__TRY IT__: Output the lines below exactly, please, from the first line until the line with "path / from", counting both.

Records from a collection
== Segment start ==

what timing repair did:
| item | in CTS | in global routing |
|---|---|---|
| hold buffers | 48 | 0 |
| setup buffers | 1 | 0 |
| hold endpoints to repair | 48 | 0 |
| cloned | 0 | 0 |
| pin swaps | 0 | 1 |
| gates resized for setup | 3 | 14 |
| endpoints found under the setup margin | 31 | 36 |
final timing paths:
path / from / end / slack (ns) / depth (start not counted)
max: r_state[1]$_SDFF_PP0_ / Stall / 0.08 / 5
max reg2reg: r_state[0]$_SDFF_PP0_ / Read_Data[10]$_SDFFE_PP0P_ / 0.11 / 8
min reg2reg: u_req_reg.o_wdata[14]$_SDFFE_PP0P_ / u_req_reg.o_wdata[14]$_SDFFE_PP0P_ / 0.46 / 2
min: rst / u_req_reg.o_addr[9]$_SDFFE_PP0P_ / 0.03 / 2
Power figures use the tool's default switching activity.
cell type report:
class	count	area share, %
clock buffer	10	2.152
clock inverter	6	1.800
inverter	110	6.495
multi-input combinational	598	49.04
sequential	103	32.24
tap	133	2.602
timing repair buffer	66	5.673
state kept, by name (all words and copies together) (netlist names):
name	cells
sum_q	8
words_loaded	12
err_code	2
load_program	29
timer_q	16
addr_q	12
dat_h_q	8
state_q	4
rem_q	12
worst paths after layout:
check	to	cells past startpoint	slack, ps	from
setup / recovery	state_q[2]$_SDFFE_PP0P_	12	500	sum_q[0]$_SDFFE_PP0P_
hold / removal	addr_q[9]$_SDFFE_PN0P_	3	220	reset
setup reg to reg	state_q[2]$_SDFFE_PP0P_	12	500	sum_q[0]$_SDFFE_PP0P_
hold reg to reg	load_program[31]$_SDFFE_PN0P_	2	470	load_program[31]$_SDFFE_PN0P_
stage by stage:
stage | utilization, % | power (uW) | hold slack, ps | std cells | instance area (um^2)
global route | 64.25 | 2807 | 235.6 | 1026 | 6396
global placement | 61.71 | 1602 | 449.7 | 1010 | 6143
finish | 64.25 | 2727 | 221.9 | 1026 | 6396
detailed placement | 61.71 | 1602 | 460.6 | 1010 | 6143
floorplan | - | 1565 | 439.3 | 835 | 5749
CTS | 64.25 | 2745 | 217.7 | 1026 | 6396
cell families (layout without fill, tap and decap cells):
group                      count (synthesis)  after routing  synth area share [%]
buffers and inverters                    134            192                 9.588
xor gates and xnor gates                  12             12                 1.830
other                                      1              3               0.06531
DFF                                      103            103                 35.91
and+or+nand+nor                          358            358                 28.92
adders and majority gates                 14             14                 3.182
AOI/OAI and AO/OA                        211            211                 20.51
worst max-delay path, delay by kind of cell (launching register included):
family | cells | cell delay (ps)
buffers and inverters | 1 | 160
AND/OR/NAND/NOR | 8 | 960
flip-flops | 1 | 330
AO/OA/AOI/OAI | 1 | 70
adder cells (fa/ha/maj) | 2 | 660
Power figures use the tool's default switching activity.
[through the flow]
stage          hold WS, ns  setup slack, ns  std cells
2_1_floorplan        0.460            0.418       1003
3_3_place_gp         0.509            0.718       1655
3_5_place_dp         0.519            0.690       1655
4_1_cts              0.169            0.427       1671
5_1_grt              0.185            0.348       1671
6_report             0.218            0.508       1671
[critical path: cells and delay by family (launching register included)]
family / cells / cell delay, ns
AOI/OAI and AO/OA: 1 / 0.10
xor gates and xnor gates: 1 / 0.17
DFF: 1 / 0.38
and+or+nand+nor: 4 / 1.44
`src/rtl/gray_to_rgb.sv`:
```
// -----------------------------------------------------------------------------
// gray_to_rgb
//   Output stage of the edge-detection pipeline. Pops 8-bit grayscale/edge
//   pixels from an upstream first-word-fall-through FIFO and pushes 24-bit
//   {g,g,g} RGB pixels into the image-writer FIFO at one pixel per clock,
//   using a single holding register. Tracks the raster position of the next
//   pixel to be written and pulses frame_done for one cycle after the last
//   pixel of each WIDTH x HEIGHT frame.
//
// Ports
//   clock      : system clock, rising edge
//   reset      : synchronous, active-high; clears holding register, counters
//   in_empty   : upstream FIFO empty
//   in_dout    : upstream FIFO head data (valid while in_empty=0)
//   in_rd_en   : pop upstream FIFO this cycle
//   out_full   : downstream FIFO full
//   out_wr_en  : push downstream FIFO this cycle
//   out_din    : pushed pixel {R,G,B} = {g,g,g}, zero when nothing is held
//   col, row   : column / row of the next pixel to be written
//   frame_done : one-cycle pulse after the frame's last pixel is written
// -----------------------------------------------------------------------------
module gray_to_rgb #(
  parameter int WIDTH  = 720,
  parameter int HEIGHT = 540,
  localparam int CW = (WIDTH  > 1) ? $clog2(WIDTH)  : 1,
  localparam int RW = (HEIGHT > 1) ? $clog2(HEIGHT) : 1
) (
  input  logic          clock,
  input  logic          reset,
  input  logic          in_empty,
  input  logic [7:0]    in_dout,
  output logic          in_rd_en,
  input  logic          out_full,
  output logic          out_wr_en,
  output logic [23:0]   out_din,
  output logic [CW-1:0] col,
  output logic [RW-1:0] row,
  output logic          frame_done
);

  localparam logic [CW-1:0] COL_LAST = CW'(WIDTH - 1);
  localparam logic [RW-1:0] ROW_LAST = RW'(HEIGHT - 1);

  logic          hold_valid_q, hold_valid_d;
  logic [7:0]    hold_data_q,  hold_data_d;
  logic [CW-1:0] col_q,        col_d;
  logic [RW-1:0] row_q,        row_d;
  logic          frame_done_q, frame_done_d;
  logic          rd_s;
  logic          wr_s;

  // Gray-to-RGB is plain replication of the luma byte into all three channels.
  function automatic logic [23:0] replicate(input logic [7:0] g);
    return {g, g, g};
  endfunction

  // Handshake: write whenever something is held and downstream has room;
  // read when the register is empty or is draining in this same cycle.
  always_comb begin
    wr_s = hold_valid_q & ~out_full;
    rd_s = ~in_empty & (~hold_valid_q | ~out_full);
  end

  assign in_rd_en   = rd_s;
  assign out_wr_en  = wr_s;
  assign out_din    = hold_valid_q ? replicate(hold_data_q) : 24'h000000;
  assign col        = col_q;
  assign row        = row_q;
  assign frame_done = frame_done_q;

  // Holding register next state: a pop refills (even while draining), a
  // write without a pop empties, otherwise the register holds.
  always_comb begin
    hold_valid_d = hold_valid_q;
    hold_data_d  = hold_data_q;
    if (rd_s) begin
      hold_valid_d = 1'b1;
      hold_data_d  = in_dout;
    end else if (wr_s) begin
      hold_valid_d = 1'b0;
    end else begin
      hold_valid_d = hold_valid_q;
    end
  end

  // Raster position advances per written pixel; the frame-done pulse is
  // raised by the write of the last pixel and therefore shows one cycle later.
  always_comb begin
    col_d        = col_q;
    row_d        = row_q;
    frame_done_d = 1'b0;
    if (wr_s) begin
      if (col_q == COL_LAST) begin
        col_d = {CW{1'b0}};
        if (row_q == ROW_LAST) begin
          row_d        = {RW{1'b0}};
          frame_done_d = 1'b1;
        end else begin
          row_d = row_q + RW'(1);
        end
      end else begin
        col_d = col_q + CW'(1);
      end
    end else begin
      col_d = col_q;
    end
  end

  // State registers; reset discards any held pixel and restarts the raster.
  always_ff @(posedge clock) begin
    if (reset) begin
      hold_valid_q <= 1'b0;
      hold_data_q  <= 8'h00;
      col_q        <= {CW{1'b0}};
      row_q        <= {RW{1'b0}};
      frame_done_q <= 1'b0;
    end else begin
      hold_valid_q <= hold_valid_d;
      hold_data_q  <= hold_data_d;
      col_q        <= col_d;
      row_q        <= row_d;
      frame_done_q <= frame_done_d;
    end
  end

endmodule
```
`config.mk`:
```
export PLATFORM = sky130hd
export DESIGN_NAME = gray_to_rgb
export DESIGN_NICKNAME = d
export VERILOG_FILES = /design/src/rtl/gray_to_rgb.sv
export SDC_FILE = /design/constraint.sdc
export NUM_CORES = 1
export LEC_CHECK = 0
export BUFFER_PORTS_ARGS = -buffer_cell sky130_fd_sc_hd__buf_2
export CAP_MARGIN = 20
export CORE_ASPECT_RATIO = 0.9
export CORE_MARGIN = 2
export CORE_UTILIZATION = 48
export DETAILED_ROUTE_END_ITERATION = 10
export HOLD_SLACK_MARGIN = 0.12
export PLACE_DENSITY = 0.76
export SYNTH_ARGS = -nofsm -noshare
export SYNTH_HDL_FRONTEND = slang
export SYNTH_SLANG_ARGS = --single-unit
```
`constraint.sdc`:
```
create_clock -name clock -period 1.7 [get_ports clock]
set_input_delay 0.34 -clock clock [delete_from_list [all_inputs] [get_ports clock]]
set_output_delay 0.34 -clock clock [all_outputs]
set_load 0.02 [all_outputs]
```
* Word level (Yosys, flattened, before mapping) *
Cells that the tools add are included.

cells by class
  $add $sub $neg = 2
  multiply operators = 0
  divide/modulo/power cells = 0
  $lt $le $gt $ge = 0
  equality and inequality tests = 2
  shift-type cells = 0
  mux-type cells = 6
  bitwise operators = 8
  reductions and logical operators = 3

operator list
  cell                                            number
  2-to-1 mux 24 bit                               1
  adder 10 x 1 -> 10 bit (second input constant)  2
  equality test 10 bit (second input constant)    2
  2-to-1 mux 10 bit                               2
  inverter 1 bit                                  5
  2-to-1 mux 1 bit                                3
  OR reduction 3 bit                              1
  bitwise AND 1 bit                               2
  AND reduction 2 bit                             1
  nonzero test 2 bit                              1
  OR 1 bit                                        1

storage, ports and cells
  flip-flop bits (word level) = 30
  bits in latches = 0
  memory bits (writable) = 0
  ROM bits = 0
  logic and storage cells = 26
  memories = 0

* Longest topological paths before layout *
  depth after elaboration = 4
  gate-level depth with buffers = 6
  depth with buffers taken out = 5

* Least setup slack after synthesis *
Ideal clock, no wire load.

  kind = register -> register
  from = reg row_q[0], in the netlist row[0]
  to = reg row_q[6], in the netlist row[6]
  setup time = 0.128 ns
  data arrival time = 1.557 ns
  required time = 1.572 ns
  slack = 0.014 ns
  cell stages (with the launch flop) = 6
  buffers on the path = 0
  period minus slack after synthesis = 1.686 ns
  cells stage by stage = dfxtp_1 > ha_1 > nor4b_1 > nand4_1 > o21bai_1 > a21oi_1

on the way
  word-level cells in the longest chain between the ends = 2
  elaborated cells between the ends (all ways) = 3
  classes of those cells = add/sub: 1; eq/ne: 1; mux: 1

RTL lines
  item                                                            RTL line  source
  start: declaration                                              47        logic [RW-1:0] row_q, row_d;
  start signal: assignment                                        115       row_q <= {RW{1'b0}};
  start signal: assignment                                        121       row_q <= row_d;
  adder 10 x 1 -> 10 bit or equality test 10 bit (tied branches)  99, 95
  2-to-1 mux 10 bit *                                             95        if (row_q == ROW_LAST) begin

Every way passes the cells marked *; elsewhere a longest branch is shown, timed or not.
A chain may end at the register's enable or synchronous reset.

* Final worst setup path *
  from = reg col_q[4], in the netlist col[4]
  to = reg row_q[7], in the netlist row[7]

on the way
  word-level cells in the longest chain between the ends = 2

RTL lines
  item                                  RTL line  source
  start: declaration                    46        logic [CW-1:0] col_q, col_d;
  start signal: assignment              114       col_q <= {CW{1'b0}};
  start signal: assignment              120       col_q <= col_d;
  equality test 10 bit                  93        if (col_q == COL_LAST) begin
  AND reduction 2 bit (no source line)  -

No other way between the ends.

==> impl_results.md <==
* Nets at 260
* Outcome: complete, no violations
* WP data arrival at between 1.5 and 2 ns
* Synth Area per Inst at a little over 8 sq um
* Post-Syn Nets at 196
* Residual DRC at 0
* Depth of the CTS H-tree at 2
* Crit-path max FO at 10
* Final Cycle Share at 95.7%
* Yosys reg bits at 30
* Seq pwr share at 58.4%
* Pleak at about 0.00088 uW
* Initial cell density of the core at 49.6%
* Clock Power Share at 30.5%
* Fmax at 615 MHz
* Congestion Overflow GR at 0
* Required @ worst endpoint at slightly below 2 ns
* Hold Violations, Final at 0
* First DRT Iteration DRCs at 145
* Ant diodes at 0
* Setup Crit Path Kind: reg2reg
* R2R cell count at 4
* Pwr dens at about 650 nW/um^2
* Vias after detailed routing at between 1,000 and 1,500
* Netlist cell types at 32
* Register area at ~600 sq um
* Logic gate share of total power at 11.1%
* First-pass GRT wire length at 5500 microns
* Start point of the worst hold path: in_empty
* Min-Delay Path Class: in2reg
* Clock skew at 0.0151 ns
* IR drop worst, VDD at around 0.51 mV
* I/O Pins at 59
* Fillers at 280
* Sw frac at 25.7%
* Post-synth EDFFs at 0
* Largest net degree at the start of global routing at 14
* Internal reg-to-reg setup slack at 0.07 ns
* Synth warn at 0
* Post-synthesis async set-or-reset flop share at 0%
* Setup total negative slack at 0 ns
* Register area share after synthesis at between 40 and 50%
* Initial antenna violation count at 0
* Worst setup EP type: register
* RSZ-0062 raised after global routing: no
* Die Y at 57.0 microns
* DRT antenna net count at 0
* Root Driver: clkbuf_4
* Maxcap violations at 0
* Core Rows at 19
* Syn Std Cell Area at 1500 sq um
* Final Max Slew Viols at 0
* Gr usage total at 19.4%
* Slew HR at 78.7%
* Area delta synth->final at 27.8%
* Layout cell share with drive strength beyond 1 at 37.0%
* Multi-input logic area at 756 sq um
* Min-Delay Path Depth at 2
* Hold endpoint: hold_valid_q
* Startpoint types: register
* Internal Power at 923 uW
* Worst skew pair latency at approximately 0.32 ns
* CTS tree: done
* Clk sink count at 30
* Avg WL per Cell at 11.5 microns
* Finished Core Util at between 60% and 70%
* Drt first pass iters at 4
* I/O Buffers at 58
* Dpl hpwl at 2560 microns
* Minimum clock period at 1.63 ns
* Post-Route WL at about 3300 microns
* Final setup vio count at 0
* Drt via density at 5.20
* CTS Buf Count at 5
* Final Wtd Congestion at 0.836
* Hold buffers post-CTS at 0
* Core area at just over 3000 sq um
* R2r endpoint: row[7]
* Worst r2r src: col[4]
* DIE AREA at between 3000 and 4000 sq um
* Die width at 62.9 microns
* Synth Flop Type: dfxtp_1
* Sw Pwr at 319 uW
* Synth Instances at 182
* Vias in the first global route at ~1,200
* Max clock buf depth at 2
* Worst slew pin tran at 0.318 ns
* Clk slew on worst S/H paths at 0.10 ns
==> power by group through the flow <==
stage | Sequential (uW) | Clock [uW] | Combinational (uW)
final | 726 | 378 | 138
after detailed placement | 742 | 0 | 138
after global routing | 728 | 435 | 153
after global placement | 742 | 0 | 137
after CTS | 725 | 389 | 138
after floorplan | 749 | 0 | 83.2
==> what timing repair did <==
item / in CTS / in global routing
setup buffers: 0 / 0
gates resized for setup: 0 / 3
endpoints found under the setup margin: 0 / 6
==> how the worst max path moves through the flow <==
stage | endpoint | startpoint | depth (start not counted)
after floorplan | row[6] | row[0] | 5
after global placement | row[9] | out_full | 6
after detailed placement | row[7] | out_full | 6
after CTS | row[7] | col[4] | 4
after global routing | in_rd_en | hold_valid_q | 5
final | row[7] | col[4] | 4
==> stage by stage <==
stage,setup slack [ns],hold WS [ns],std cells,total power (uW),instance area [sq um]
floorplan,0.0145,0.432,182,832,1500
global placement,0.0978,0.438,281,878,1850
detailed placement,0.0501,0.442,281,880,1850
CTS,0.0774,0.196,288,1250,1900
global route,0.00751,0.185,288,1320,1910
finish,0.0737,0.203,288,1240,1910
==> sequential cells by signal (all words and copies together), names as in the netlist <==
name          cells
col              10
row              10
hold_data_q       8
frame_done        1
hold_valid_q      1
==> cell usage after synthesis, types with 2 or more instances <==
library cell | count | share of area (%)
nor3_1 | 4 | 1.3
ha_1 | 2 | 1.7
a31oi_1 | 2 | 0.84
nand3b_1 | 2 | 1.0
a21oi_1 | 22 | 7.4
clkbuf_1 | 5 | 1.3
xnor2_1 | 4 | 2.3
xor2_1 | 3 | 1.8
nand4_1 | 6 | 2.5
dfxtp_1 | 30 | 40
buf_4 | 16 | 8.0
o31ai_1 | 5 | 2.5
nand2b_1 | 3 | 1.3
or4_1 | 5 | 2.5
nor2_1 | 13 | 3.3
nand2_1 | 26 | 6.5
and2_1 | 9 | 3.8
nand3_1 | 11 | 3.7
==> cells in the final DEF, fill, tap and decap left out, drive strengths merged, types with 2 or more instances in the layout <==
| master | synthesis | final |
|---|---|---|
| a31oi | 2 | 2 |
| nor2 | 13 | 13 |
| nand2 | 26 | 26 |
| nand4 | 6 | 6 |
| xnor2 | 4 | 4 |
| nor4b | 2 | 2 |
| buf | 16 | 78 |
| ha | 2 | 2 |
| dfxtp | 30 | 30 |
| nand3b | 2 | 2 |
| xor2 | 3 | 3 |
| clkbuf | 5 | 5 |
| nand3 | 12 | 12 |
| and2 | 9 | 9 |
| nor3 | 4 | 4 |
| nand2b | 3 | 3 |
| clkinv | 1 | 3 |
| o31ai | 5 | 5 |
| or4 | 5 | 5 |
| a21oi | 22 | 22 |
| inv | 2 | 2 |
==> routing by layer <==
metal	GRT usage (%)	vias to the layer above	part of all wire, %
li1	-	760	-
met1	26.3	690	48
met2	29.8	41	45
met3	5.33	6	5.8
met4	6.98	0	1.1
met5	0	-	0
==> worst max-delay path, stage by stage, from the launching register on <==
cell     delay, ns
dfxtp_1       0.34
nor4b_4       0.38
nand3_4       0.17
or4_1         0.53
a21oi_1       0.16
==> cells by family (layout without fill, tap and decap cells) <==
logic type               Yosys count  in the layout  synth area share, %
adder cells (fa/ha/maj)            2              2                 1.67
AO/OA/AOI/OAI                     32             32                 12.2
AND/OR/NAND/NOR                   87             87                 31.9
XOR/XNOR                           7              7                 4.10
flip-flops                        30             30                 40.1
buffers and inverters             24             88                 10.0
==> cell type report <==
type	count	share of cell area [%]
inverter	3	0.589
clock buffer	5	1.96
tap	42	2.75
clock inverter	2	0.524
sequential	30	31.4
multi-input combinational	128	39.5
timing repair buffer	78	23.2
(Power assumes the default switching activity.)
===== src/rtl/sipo_frame_pkg.sv =====
// sipo_frame_pkg
// Shared definitions for the serial-in / parallel-out frame receiver.
//   DATA_W_DEF    : default number of data bits per frame
//   frame_state_t : receiver FSM state encoding
// Optional feature macro: SIPO_FRAME_PARITY_EN (adds the PARITY state).
package sipo_frame_pkg;

    localparam int DATA_W_DEF = 10;

`ifdef SIPO_FRAME_PARITY_EN
    typedef enum logic [1:0] {
        IDLE   = 2'd0,
        DATA   = 2'd1,
        PARITY = 2'd2,
        STOP   = 2'd3
    } frame_state_t;
`else
    typedef enum logic [1:0] {
        IDLE   = 2'd0,
        DATA   = 2'd1,
        STOP   = 2'd3
    } frame_state_t;
`endif

endpackage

== Segment end ==

__REPLY__:
what timing repair did:
| item | in CTS | in global routing |
|---|---|---|
| hold buffers | 48 | 0 |
| setup buffers | 1 | 0 |
| hold endpoints to repair | 48 | 0 |
| cloned | 0 | 0 |
| pin swaps | 0 | 1 |
| gates resized for setup | 3 | 14 |
| endpoints found under the setup margin | 31 | 36 |
final timing paths:
path / from / end / slack (ns) / depth (start not counted)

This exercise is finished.